No Prescriptions For School Lunches




September 1966
  Pharmacist Tom Hunter of Hunter Drugs wishes to announce that he does NOT plan the school lunch menus, nor does he ever intend to plan them!
  Tom may know a great deal about whipping together recipes for soothing baby rash or compounds for delivering us from near-death experiences. But he does not admit to deciding whether the student body of Rochester School District will be having hot dogs with buttered beans on Monday or pineapple-cabbage salad on Tuesday.
  He had to announce his firm position this week after several citizens requested to talk to him about the food served in the school cafeterias.
  TOM GOT INTO this position simply by deciding this year to sponsor the school menu which appears each week in The Clarion. By sponsoring it, he helps pay for the advertising space the menu occupies on the page. Since just about every parent and their school child is interested in what is being served in the cafeterias, the plug for Hunter’s prescriptions alongside the menu is a valuable little advertising spot.
  It’s the school dietician who plans the menus a month in advance and sends one copy to The Clarion. We simply set it in type and place it in the ad. As a result, Tom has no idea of what the menu will be each week before it appears in the newspaper. Even if he decided to change the hot dogs on the copy to pork chops, the kids will still end up with hot dogs.

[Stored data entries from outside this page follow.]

What follows belongs to an exercise in optimizing a design on an open flow for small area and few clock cycles; a production flow would make more cautious choices. In this exercise RTL edits were held to simulation tests only and were not proved equivalent to the original. Power and IR drop assume default switching activity.

## ccbd
module ccbd (
    input  wire        clk,
    input  wire        rst,         
    input  wire        restart,
    input  wire        in_valid,
    input  wire [7:0]  in_data,
    output wire        in_ready,
    input  wire        in_close,
    output reg         frm_valid,
    input  wire        frm_ack,
    output wire [31:0] frm_seq,
    output wire [31:0] frm_len,
    output wire [31:0] frm_wid,
    output wire [31:0] frm_hgt,
    input  wire [7:0]  fb_raddr,
    output wire [7:0]  fb_rdata,
    output reg         rpt_valid,
    output wire [2:0]  rpt_code,
    output wire [7:0]  rpt_byte,
    output wire [2:0]  st,
    output wire [3:0]  status,
    output wire [2:0]  last_err,
    output wire [7:0]  err_byte
);
    localparam [2:0] S_SEEK   = 3'd0,
                     S_HEADER = 3'd1,
                     S_BODY   = 3'd2,
                     S_CLOSED = 3'd4,
                     S_FAULT  = 3'd5;
    localparam [2:0] E_CCE = 3'd1,
                     E_TSE = 3'd2,
                     E_FSM = 3'd3,
                     E_MV  = 3'd5;
    reg  [2:0]  st_r;
    reg  [3:0]  hidx;
    reg  [31:0] len_r, wid_r, hgt_r;
    reg         ph;
    reg  [3:0]  hnib;
    reg  [7:0]  bcnt;
    reg  [7:0]  dcnt;
    reg  [31:0] seq;
    reg  [3:0]  status_r;
    reg  [2:0]  last_err_r;
    reg  [7:0]  err_byte_r;
    reg  [2047:0] ring;
    wire [7:0]  bcnt_rot = {bcnt[6:0], bcnt[7]};
    wire [7:0]  wpos     = dcnt - bcnt_rot;
    wire        wpos_ok  = (wpos[5:0] == 6'd0) || (wpos == 8'hFF);
    wire in_body  = (st_r == S_BODY);
    wire stall    = in_body && ph && !wpos_ok;
    assign in_ready = !st_r[2] && !frm_valid && !stall;
    wire take_byte  = in_valid && in_ready;
    wire take_close = in_close && !in_valid && in_ready;
    wire [31:0] hdr_hgt   = {in_data, hgt_r[23:0]};
    wire        len_fits  = (len_r[31:9] == 23'd0) && (!len_r[8] || (len_r[7:0] == 8'd0));
    wire        len_zero  = (len_r == 32'd0);
    wire        wh_zero   = (wid_r == 32'd0) || (hdr_hgt == 32'd0);
    wire        wh_small  = (wid_r[31:12] == 20'd0) && (hdr_hgt[31:12] == 20'd0);
  ...
Size: about 4300 cells after synthesis, ~190 I/O pins, roughly 0.061 sq mm of cells after synthesis.
export LEC_CHECK = 0
export CAP_MARGIN = 20
export CORE_MARGIN = 2
export CORE_UTILIZATION = 30
export CTS_BUF_LIST = sky130_fd_sc_hd__clkbuf_8
export CTS_CLUSTER_DIAMETER = 50
export CTS_CLUSTER_SIZE = 16
export SLEW_MARGIN = 20
export SYNTH_HIERARCHICAL = 1
create_clock -name core_clock -period 12.0 [get_ports {clk}]
standard.sh (not shown) runs the stock make flow with config.mk's settings and CLKGATE_MAP_FILE= SYNTH_SCRIPT=/design/flow/synth_recipe.tcl, a recipe that flattens the netlist after the stock synthesis.
==> flow/flow/run.sh <==
#!/bin/bash
set -euo pipefail
export BUFFER_PORTS_ARGS="-buffer_cell sky130_fd_sc_hd__buf_1"
export CTS_ARGS="-sink_clustering_enable -repair_clock_nets -dont_use_dummy_load -buf_list sky130_fd_sc_hd__clkbuf_8 -sink_clustering_size 16 -sink_clustering_max_diameter 50"
bash standard.sh finish > standard_flow.log 2>&1
The first run finished with timing, DRC and antenna clean.
Testbench counts at the start, summed over its fixed seeds: cycles 38,806.
Edit:
==> flow/run.sh (new file) <==
#!/bin/bash
# synth_recipe.tcl (not shown) runs the flow's synth.tcl, then flattens the netlist and writes it again
# the make line also repeats each setting of config.mk as NAME=value (left out here)
make -C /OpenROAD-flow-scripts/flow DESIGN_CONFIG=/design/flow/config.mk WORK_HOME=/design/flow/orfs CLKGATE_MAP_FILE= SYNTH_SCRIPT=/design/flow/synth_recipe.tcl finish
removed: flow/flow/run.sh
removed: flow/standard.sh
What happened: Cell count went up by 0.59%; combinational power went up by 5.4%; design area went up by 2.6%; wire length went up by 1.1%; clock-buffer cell count went up by 6; die area is unchanged.
What follows belongs to an exercise in optimizing a design on an open flow for small area; a production flow would make more cautious choices. The RTL was checked by simulation tests, not by an equivalence proof against the original design. Power and IR drop assume default switching activity.

## build 66
// mhi_ac_codec
module mhi_ac_codec #(
    parameter        P_CK_ORDER_LE = 0,            
    parameter [23:0] P_DL_HEADER   = 24'h000000    
) (
    input  wire        clk,
    input  wire        rst,
    input  wire        cmd_valid,
    input  wire [63:0] cmd,
    output reg         rsp_valid,
    output reg         rsp_ok,
    output wire [3:0]  rsp_err,
    output reg  [63:0] rsp_data
);
    localparam [3:0] E_OK          = 4'd0;
    localparam [3:0] E_ILLEGAL_OP  = 4'd1;
    localparam [3:0] E_RESERVED    = 4'd2;
    localparam [3:0] E_NO_INSTANCE = 4'd3;
    localparam [3:0] E_BAD_ENUM    = 4'd4;
    localparam [3:0] E_RANGE       = 4'd5;
    localparam [3:0] E_INDEX       = 4'd6;
    localparam [3:0] E_EXISTS      = 4'd7;
    localparam [2:0] K_ZERO   = 3'd0;
    localparam [2:0] K_COMMIT = 3'd1;    
    localparam [2:0] K_DLCK   = 3'd2;    
    localparam [2:0] K_READ   = 3'd3;    
    localparam [2:0] K_STATUS = 3'd4;    
    localparam [2:0] K_ULCK   = 3'd5;    
    localparam [2:0] K_PARAMS = 3'd6;    
    reg         inst, ulv;
  ...
clock: 20.0 ns
lec_check: 0
abc_area: 1
cap_margin: 20
core_margin: 2
core_utilization: 40
slew_margin: 20
run.sh (not shown) runs the stock make flow with config.mk's settings and CLKGATE_MAP_FILE= SYNTH_SCRIPT=/design/flow/synth_recipe.tcl, a recipe that flattens the netlist after the stock synthesis.
The following lists how build 6 was set up differently from build 66:
==> flow/flow/run.sh (new file) <==
#!/bin/bash
# Own layout flow: the standard layout (standard.sh), with
#  - an area-oriented ABC script for the combinational logic (synth.tcl
#    swaps it in for the -script that synth.tcl passes to abc; registers,
#    names and everything else are the standard synthesis's),
#  - port buffers of the smallest buffer cell,
#  - a clock tree of fewer, larger clusters without dummy loads.
# Each tool's output goes to logs under orfs/logs/ (ORFS) and the make log here.
set -euo pipefail
W=$(cd "$(dirname "${BASH_SOURCE[0]}")/.." && pwd)
export OWN_ABC_SCRIPT="$W/flow/abc_area.script"
export OWN_WORK="$W"
export BUFFER_PORTS_ARGS="-buffer_cell sky130_fd_sc_hd__buf_1"
# clock tree: clkbuf_8 buffers over clusters of at most 16 registers, no dummy loads
export CTS_ARGS="-sink_clustering_enable -repair_clock_nets -dont_use_dummy_load -sink_clustering_size 16 -sink_clustering_max_diameter 60 -buf_list sky130_fd_sc_hd__clkbuf_8"
bash "$W/standard.sh" SYNTH_SCRIPT="$W/flow/synth.tcl" finish > "$W/flow_make.log" 2>&1
==> flow/flow/abc_area.script (new file) <==
strash
&get -n
&deepsyn -T 30
&dch -f
&nf -a -R 1000
&put
topo
dnsize -c
==> flow/flow/synth.tcl (new file) <==
# The standard synthesis (synth_recipe.tcl), with abc given this flow's
# area script in place of ORFS's.
proc abc {args} {
  set i [lsearch -exact $args -script]
  if {$i >= 0} { lset args [expr {$i + 1}] $::env(OWN_ABC_SCRIPT) }
  yosys abc {*}$args
}
source [file join $::env(OWN_WORK) synth_recipe.tcl]
==> flow/standard.sh (new file) <==
#!/bin/bash
# synth_recipe.tcl (not shown) runs the flow's synth.tcl, then flattens the netlist and writes it again
# the make line also repeats each setting of config.mk as NAME=value (left out here)
make -C /OpenROAD-flow-scripts/flow DESIGN_CONFIG=/design/flow/config.mk WORK_HOME=/design/flow/orfs CLKGATE_MAP_FILE= SYNTH_SCRIPT=/design/flow/synth_recipe.tcl "${@:-finish}"
removed: flow/run.sh
### Flow results
Comparing build 6 and build 66, synthesized area is higher on build 66.
As far as setup total negative slack goes, build 66 and build 6 are indistinguishable; the numbers are identical.
Delta (build 6 minus build 66): worst setup slack after layout moved up, relative contribution of the clock network to total power moved down, detailed-route via count moved down, required time of the critical path moved up, synthesized cell count moved down.
Routing usage on met1 ends up higher on build 66.
Combinational share of power, build 6 and build 66, lower one = build 66.
Diff build 66 -> build 6: final cycle utilization of the critical path now smaller, minimum clock period after layout -0.15 ns.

  IT WAS THREE weeks ago that a citizen came into the store on a weekend and wanted to know what was on the lunch menu for the following Monday. Tom couldn’t supply the answer off the top of his head, of course, and he happened to be sold out of newspapers from his news rack, so couldn’t look it up. The citizen became irate, feeling that Tom should not publish the menu if he doesn’t know what’s in it.
  Tom later received a phone call from another woman who claimed she represented a “Parents for Better School Lunches” (or words to that effect.) She wanted to get together with the druggist to see what could be done to improve the lunches. Tom thought she was putting him on,. She replied that she was not joking. Tom explained the situation. Somehow, he had the feeling that he didn’t get through to her.
  WHILE WRITING THIS, I checked the copy for the menu that will be printed this Thursday's issue announcing next week’s menu. I noticed that green beans are schedule one day and waxed beans the next. Beans two days in a row?
I’m going right over and see Tom about that!